> ASSIGNED TASK
Once you have located the line containing "p_per_area_nw_per_um2=1230" in the material below, return it exactly along with each line after it through the line containing "hold_end=flags_q[1]".
- - -
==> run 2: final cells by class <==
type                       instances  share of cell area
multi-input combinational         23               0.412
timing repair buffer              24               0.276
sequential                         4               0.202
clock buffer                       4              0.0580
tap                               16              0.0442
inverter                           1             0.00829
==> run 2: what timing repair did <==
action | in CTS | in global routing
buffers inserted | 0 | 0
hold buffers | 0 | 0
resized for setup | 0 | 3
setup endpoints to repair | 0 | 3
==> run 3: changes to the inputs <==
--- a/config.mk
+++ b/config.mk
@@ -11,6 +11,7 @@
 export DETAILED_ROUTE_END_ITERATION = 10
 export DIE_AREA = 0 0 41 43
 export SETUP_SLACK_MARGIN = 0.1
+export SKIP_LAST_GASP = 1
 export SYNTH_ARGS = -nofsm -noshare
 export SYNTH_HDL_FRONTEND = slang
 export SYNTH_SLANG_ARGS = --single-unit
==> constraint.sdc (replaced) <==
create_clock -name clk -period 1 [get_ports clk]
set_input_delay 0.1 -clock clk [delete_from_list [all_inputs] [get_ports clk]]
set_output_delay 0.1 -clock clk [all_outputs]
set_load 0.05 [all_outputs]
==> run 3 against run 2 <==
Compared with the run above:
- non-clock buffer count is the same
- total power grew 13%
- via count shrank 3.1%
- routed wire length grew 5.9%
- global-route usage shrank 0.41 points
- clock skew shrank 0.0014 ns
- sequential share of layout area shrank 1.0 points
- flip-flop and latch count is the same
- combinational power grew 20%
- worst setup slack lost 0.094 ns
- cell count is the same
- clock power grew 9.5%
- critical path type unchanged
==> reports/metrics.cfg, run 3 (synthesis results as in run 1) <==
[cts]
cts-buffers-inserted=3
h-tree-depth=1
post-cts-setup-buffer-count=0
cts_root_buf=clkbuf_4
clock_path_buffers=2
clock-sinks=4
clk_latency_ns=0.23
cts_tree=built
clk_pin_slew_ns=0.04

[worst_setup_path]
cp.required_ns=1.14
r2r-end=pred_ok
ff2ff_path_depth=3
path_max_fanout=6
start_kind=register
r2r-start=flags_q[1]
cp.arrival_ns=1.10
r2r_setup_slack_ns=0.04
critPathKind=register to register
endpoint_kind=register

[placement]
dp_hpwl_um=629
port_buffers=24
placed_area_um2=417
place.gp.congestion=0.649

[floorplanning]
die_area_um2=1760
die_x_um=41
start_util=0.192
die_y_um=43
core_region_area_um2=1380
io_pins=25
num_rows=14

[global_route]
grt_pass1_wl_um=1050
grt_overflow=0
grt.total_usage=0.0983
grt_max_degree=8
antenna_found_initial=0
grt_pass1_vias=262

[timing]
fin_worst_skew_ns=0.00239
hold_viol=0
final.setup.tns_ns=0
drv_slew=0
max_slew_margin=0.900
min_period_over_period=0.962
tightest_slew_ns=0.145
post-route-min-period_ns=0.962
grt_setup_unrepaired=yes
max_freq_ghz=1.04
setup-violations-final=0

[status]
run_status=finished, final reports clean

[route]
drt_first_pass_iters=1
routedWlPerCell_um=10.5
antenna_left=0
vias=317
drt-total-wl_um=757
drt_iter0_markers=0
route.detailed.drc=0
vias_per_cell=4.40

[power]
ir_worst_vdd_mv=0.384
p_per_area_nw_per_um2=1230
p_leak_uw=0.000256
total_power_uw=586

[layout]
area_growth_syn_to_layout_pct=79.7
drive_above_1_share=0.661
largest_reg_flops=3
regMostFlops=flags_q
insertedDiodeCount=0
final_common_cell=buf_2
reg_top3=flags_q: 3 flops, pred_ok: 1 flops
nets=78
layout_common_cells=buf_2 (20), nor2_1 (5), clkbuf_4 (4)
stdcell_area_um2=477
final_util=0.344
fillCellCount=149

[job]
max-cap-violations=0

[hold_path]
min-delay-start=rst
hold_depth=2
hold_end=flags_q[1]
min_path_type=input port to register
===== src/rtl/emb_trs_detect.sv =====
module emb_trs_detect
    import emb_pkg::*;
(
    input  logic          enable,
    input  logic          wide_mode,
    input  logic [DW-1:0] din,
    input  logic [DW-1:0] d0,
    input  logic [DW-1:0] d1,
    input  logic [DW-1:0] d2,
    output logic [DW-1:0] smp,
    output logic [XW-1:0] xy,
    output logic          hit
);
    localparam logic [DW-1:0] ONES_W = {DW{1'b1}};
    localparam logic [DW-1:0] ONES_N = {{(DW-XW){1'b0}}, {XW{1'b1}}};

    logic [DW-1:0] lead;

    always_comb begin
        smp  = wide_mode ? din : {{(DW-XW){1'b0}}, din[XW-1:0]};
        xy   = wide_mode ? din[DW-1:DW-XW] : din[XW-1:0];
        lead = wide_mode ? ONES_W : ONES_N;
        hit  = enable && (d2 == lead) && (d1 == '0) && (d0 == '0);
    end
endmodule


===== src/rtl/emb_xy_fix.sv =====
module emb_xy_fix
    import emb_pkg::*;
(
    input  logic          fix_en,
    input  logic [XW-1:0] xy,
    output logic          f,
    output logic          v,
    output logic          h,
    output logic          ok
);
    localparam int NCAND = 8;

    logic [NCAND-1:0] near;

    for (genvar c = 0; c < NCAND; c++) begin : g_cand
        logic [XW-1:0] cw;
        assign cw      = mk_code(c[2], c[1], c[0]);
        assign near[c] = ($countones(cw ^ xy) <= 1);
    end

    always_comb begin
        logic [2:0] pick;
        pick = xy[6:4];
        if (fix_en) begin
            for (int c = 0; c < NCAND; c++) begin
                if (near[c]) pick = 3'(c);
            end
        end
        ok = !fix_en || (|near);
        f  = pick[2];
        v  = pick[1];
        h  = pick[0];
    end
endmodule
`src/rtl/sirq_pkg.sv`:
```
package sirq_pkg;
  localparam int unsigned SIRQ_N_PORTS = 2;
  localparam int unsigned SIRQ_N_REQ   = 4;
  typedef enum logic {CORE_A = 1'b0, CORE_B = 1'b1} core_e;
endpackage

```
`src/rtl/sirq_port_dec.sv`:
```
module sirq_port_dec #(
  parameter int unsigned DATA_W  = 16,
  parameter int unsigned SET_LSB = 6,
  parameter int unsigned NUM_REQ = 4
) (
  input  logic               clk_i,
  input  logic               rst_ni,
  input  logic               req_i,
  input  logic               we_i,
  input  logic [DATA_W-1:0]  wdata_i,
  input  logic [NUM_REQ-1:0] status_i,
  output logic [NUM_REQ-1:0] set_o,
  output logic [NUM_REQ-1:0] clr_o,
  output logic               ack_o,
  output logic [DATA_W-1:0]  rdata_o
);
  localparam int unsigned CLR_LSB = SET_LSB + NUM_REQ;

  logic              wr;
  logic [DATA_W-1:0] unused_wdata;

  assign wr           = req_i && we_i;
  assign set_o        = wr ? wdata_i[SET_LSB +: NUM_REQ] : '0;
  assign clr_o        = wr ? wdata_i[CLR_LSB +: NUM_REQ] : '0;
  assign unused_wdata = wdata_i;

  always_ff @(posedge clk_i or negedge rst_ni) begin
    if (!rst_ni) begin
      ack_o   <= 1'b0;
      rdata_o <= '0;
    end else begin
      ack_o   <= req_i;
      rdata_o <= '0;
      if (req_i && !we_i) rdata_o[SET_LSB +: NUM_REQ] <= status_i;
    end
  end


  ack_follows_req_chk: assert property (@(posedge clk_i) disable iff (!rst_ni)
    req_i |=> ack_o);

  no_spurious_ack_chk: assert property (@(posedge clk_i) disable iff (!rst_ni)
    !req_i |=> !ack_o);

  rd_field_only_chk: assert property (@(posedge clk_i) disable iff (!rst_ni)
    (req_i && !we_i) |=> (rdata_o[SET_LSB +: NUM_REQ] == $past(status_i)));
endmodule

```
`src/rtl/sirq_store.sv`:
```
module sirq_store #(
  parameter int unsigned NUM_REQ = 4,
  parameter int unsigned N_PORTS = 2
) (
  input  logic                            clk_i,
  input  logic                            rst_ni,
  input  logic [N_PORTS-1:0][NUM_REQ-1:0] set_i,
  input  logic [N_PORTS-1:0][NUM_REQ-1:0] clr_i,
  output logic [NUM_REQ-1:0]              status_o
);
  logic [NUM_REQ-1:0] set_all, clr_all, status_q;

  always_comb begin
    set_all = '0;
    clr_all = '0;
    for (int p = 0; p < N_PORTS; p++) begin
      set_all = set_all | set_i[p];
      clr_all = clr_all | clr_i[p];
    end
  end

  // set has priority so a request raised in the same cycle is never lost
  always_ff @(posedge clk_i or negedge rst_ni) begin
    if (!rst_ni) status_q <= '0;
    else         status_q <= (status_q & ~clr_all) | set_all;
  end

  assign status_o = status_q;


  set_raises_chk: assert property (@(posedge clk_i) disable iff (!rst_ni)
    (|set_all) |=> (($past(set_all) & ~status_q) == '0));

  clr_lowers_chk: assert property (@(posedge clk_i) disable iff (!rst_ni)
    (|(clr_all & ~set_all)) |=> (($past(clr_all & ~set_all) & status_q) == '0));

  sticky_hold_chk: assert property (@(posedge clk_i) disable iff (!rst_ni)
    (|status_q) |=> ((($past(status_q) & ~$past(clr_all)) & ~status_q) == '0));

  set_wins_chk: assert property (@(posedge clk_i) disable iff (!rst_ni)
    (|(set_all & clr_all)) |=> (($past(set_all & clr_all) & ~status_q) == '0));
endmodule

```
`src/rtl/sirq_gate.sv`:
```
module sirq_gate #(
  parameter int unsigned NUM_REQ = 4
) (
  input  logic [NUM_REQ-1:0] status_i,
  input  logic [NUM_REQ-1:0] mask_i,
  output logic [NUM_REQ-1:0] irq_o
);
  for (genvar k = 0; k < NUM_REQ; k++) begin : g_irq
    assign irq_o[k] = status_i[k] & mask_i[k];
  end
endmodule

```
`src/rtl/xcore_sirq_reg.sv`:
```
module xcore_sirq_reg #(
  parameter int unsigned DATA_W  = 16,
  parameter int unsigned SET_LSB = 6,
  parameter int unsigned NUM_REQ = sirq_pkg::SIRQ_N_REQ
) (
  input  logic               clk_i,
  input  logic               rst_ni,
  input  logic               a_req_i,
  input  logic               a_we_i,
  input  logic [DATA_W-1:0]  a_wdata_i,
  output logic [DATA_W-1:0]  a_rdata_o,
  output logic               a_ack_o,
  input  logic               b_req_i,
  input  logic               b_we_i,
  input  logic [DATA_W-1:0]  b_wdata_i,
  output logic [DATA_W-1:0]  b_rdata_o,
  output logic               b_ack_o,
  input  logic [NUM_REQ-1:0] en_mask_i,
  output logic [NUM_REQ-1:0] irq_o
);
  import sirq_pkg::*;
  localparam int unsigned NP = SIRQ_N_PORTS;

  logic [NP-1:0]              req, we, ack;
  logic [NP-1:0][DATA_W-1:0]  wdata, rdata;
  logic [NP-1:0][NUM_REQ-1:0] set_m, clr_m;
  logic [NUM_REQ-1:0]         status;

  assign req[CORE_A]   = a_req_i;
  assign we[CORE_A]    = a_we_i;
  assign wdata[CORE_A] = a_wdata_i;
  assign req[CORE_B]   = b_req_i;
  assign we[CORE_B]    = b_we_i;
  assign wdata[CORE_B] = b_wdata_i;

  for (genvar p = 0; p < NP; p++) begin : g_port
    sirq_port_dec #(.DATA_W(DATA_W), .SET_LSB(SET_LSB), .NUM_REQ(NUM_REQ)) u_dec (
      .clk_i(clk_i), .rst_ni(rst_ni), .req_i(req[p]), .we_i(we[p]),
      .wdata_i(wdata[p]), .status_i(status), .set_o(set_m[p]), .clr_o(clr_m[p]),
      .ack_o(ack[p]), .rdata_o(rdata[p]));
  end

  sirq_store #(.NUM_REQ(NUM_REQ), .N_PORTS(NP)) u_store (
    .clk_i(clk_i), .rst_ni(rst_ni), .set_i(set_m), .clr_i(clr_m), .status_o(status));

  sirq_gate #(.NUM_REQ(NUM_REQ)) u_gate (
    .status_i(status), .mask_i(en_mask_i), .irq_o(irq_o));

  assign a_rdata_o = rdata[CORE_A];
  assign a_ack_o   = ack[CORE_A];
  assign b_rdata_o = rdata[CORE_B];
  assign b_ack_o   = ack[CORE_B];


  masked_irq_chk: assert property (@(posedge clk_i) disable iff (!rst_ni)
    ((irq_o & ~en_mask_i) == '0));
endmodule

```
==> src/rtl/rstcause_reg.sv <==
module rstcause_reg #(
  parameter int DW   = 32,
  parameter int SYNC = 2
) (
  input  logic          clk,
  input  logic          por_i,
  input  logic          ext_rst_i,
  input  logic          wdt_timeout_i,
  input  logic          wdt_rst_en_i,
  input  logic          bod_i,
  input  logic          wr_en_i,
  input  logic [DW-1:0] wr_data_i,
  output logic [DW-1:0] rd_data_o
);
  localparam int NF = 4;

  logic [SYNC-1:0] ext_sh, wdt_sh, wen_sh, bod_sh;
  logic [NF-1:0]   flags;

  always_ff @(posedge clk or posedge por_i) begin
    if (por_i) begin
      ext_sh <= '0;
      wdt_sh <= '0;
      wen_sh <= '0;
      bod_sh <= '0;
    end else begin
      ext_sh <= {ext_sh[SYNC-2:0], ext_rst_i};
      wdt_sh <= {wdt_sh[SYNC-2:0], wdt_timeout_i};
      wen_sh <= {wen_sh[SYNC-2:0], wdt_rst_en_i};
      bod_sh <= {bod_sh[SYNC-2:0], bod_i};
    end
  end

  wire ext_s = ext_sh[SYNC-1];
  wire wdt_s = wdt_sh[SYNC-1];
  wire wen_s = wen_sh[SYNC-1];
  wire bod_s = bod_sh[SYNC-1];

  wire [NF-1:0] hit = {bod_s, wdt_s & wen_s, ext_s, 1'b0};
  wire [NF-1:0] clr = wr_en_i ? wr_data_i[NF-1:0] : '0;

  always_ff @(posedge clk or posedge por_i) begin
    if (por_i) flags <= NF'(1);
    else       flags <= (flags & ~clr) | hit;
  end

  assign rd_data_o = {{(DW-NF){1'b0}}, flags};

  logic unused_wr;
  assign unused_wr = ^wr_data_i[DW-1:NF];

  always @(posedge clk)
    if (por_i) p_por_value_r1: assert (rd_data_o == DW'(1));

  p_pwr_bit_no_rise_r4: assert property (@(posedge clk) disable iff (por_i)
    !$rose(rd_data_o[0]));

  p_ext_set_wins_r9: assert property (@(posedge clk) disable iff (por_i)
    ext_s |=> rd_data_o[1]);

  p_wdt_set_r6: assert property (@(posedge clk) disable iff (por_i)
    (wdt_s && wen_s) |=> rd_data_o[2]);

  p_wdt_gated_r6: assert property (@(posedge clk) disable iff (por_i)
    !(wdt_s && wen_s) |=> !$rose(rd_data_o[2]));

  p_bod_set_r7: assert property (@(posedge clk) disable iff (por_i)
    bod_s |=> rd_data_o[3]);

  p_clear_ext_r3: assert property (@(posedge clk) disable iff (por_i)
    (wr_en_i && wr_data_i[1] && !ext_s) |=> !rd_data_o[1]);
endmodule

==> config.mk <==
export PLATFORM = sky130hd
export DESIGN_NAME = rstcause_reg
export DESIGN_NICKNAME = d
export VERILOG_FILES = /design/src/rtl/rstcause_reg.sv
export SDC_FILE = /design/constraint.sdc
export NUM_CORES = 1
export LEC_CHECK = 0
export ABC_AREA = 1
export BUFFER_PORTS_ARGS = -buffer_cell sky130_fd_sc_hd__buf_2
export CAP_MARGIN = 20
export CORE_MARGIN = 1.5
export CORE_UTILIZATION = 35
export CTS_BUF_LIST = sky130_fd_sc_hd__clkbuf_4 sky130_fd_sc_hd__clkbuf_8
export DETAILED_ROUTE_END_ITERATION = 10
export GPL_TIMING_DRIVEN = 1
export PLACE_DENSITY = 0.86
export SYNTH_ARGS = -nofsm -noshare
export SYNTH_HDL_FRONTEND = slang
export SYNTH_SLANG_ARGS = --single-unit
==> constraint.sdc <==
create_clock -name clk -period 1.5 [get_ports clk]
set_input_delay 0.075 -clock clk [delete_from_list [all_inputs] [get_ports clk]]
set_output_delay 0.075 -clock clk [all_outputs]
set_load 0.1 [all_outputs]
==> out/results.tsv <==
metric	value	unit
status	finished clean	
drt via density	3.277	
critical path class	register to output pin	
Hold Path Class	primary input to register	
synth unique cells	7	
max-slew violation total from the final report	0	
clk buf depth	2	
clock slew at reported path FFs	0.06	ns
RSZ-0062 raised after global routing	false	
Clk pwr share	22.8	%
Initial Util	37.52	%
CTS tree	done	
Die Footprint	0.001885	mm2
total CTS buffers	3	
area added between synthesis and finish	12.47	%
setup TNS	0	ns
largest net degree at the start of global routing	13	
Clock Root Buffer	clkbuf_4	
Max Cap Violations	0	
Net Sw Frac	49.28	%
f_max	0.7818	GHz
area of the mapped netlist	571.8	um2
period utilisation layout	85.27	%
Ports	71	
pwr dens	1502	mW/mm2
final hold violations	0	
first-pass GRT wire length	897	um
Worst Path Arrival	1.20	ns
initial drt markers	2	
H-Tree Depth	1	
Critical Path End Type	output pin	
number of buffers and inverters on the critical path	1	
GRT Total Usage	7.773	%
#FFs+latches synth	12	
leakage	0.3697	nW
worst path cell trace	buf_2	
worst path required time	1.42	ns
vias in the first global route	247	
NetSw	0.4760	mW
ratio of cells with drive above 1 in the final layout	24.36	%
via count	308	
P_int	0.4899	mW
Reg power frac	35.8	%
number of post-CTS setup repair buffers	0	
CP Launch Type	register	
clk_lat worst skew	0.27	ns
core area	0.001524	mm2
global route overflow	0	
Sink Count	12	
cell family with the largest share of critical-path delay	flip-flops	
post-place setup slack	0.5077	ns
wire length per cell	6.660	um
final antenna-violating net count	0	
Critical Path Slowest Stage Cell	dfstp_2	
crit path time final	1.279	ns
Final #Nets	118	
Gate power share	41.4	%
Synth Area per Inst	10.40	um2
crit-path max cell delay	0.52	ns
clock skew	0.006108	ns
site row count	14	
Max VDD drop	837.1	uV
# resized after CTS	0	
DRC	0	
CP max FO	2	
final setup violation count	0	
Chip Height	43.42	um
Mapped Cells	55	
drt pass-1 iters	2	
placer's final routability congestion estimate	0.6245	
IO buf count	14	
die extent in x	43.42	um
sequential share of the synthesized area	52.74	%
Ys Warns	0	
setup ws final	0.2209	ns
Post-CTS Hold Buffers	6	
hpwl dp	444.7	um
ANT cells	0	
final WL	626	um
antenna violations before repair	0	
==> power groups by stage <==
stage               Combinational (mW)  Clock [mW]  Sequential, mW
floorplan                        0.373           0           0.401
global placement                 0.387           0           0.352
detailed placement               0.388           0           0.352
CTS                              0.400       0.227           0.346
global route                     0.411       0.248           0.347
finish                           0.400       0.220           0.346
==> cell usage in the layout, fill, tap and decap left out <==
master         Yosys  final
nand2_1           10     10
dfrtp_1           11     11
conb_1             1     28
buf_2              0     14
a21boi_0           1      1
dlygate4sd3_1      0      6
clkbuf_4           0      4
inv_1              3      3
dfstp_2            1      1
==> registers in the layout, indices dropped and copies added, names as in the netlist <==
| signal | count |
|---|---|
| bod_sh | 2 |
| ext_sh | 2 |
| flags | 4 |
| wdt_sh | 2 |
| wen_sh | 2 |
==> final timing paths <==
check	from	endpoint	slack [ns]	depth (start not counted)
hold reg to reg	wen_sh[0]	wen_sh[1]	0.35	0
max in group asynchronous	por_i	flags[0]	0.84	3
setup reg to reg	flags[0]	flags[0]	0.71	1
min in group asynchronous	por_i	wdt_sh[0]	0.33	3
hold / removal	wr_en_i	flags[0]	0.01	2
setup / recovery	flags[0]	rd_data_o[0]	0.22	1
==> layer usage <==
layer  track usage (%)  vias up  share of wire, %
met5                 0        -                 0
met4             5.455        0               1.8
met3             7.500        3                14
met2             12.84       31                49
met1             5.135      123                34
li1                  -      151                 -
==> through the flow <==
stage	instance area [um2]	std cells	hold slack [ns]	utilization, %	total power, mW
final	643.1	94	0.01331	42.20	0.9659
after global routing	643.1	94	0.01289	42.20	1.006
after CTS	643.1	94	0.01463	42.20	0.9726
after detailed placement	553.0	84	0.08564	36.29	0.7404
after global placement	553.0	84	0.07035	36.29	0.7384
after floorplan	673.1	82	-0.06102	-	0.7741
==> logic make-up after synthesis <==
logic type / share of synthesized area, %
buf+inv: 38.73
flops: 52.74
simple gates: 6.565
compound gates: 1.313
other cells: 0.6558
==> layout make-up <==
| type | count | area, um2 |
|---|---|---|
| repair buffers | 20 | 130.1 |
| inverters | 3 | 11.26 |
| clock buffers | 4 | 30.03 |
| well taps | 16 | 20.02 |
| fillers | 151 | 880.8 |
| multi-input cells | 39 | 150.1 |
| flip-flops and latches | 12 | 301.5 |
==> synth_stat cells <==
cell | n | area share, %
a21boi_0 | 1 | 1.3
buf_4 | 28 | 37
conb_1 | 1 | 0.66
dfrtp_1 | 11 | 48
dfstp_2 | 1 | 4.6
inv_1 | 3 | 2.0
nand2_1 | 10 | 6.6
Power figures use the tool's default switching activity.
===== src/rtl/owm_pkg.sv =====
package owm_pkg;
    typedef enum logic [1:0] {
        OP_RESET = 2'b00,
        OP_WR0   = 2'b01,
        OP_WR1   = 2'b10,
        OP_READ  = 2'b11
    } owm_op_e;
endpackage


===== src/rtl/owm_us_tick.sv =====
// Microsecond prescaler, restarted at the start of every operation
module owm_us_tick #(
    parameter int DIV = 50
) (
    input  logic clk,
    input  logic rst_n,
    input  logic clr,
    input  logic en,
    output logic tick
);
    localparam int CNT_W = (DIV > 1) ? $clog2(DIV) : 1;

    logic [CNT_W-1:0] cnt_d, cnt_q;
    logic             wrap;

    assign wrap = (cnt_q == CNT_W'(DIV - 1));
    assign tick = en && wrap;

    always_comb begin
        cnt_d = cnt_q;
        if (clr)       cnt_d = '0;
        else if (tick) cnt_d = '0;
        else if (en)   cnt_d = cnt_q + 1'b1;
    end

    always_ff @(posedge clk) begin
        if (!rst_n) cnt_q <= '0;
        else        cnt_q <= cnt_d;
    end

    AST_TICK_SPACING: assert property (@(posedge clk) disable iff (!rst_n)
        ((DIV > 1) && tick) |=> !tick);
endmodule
- - -
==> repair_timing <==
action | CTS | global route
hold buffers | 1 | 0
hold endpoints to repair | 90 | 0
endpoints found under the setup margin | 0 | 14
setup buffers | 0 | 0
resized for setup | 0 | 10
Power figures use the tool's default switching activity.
- - -
> EXERCISE OUTPUT
p_per_area_nw_per_um2=1230
p_leak_uw=0.000256
total_power_uw=586

[layout]
area_growth_syn_to_layout_pct=79.7
drive_above_1_share=0.661
largest_reg_flops=3
regMostFlops=flags_q
insertedDiodeCount=0
final_common_cell=buf_2
reg_top3=flags_q: 3 flops, pred_ok: 1 flops
nets=78
layout_common_cells=buf_2 (20), nor2_1 (5), clkbuf_4 (4)
stdcell_area_um2=477
final_util=0.344
fillCellCount=149

[job]
max-cap-violations=0

[hold_path]
min-delay-start=rst
hold_depth=2
hold_end=flags_q[1]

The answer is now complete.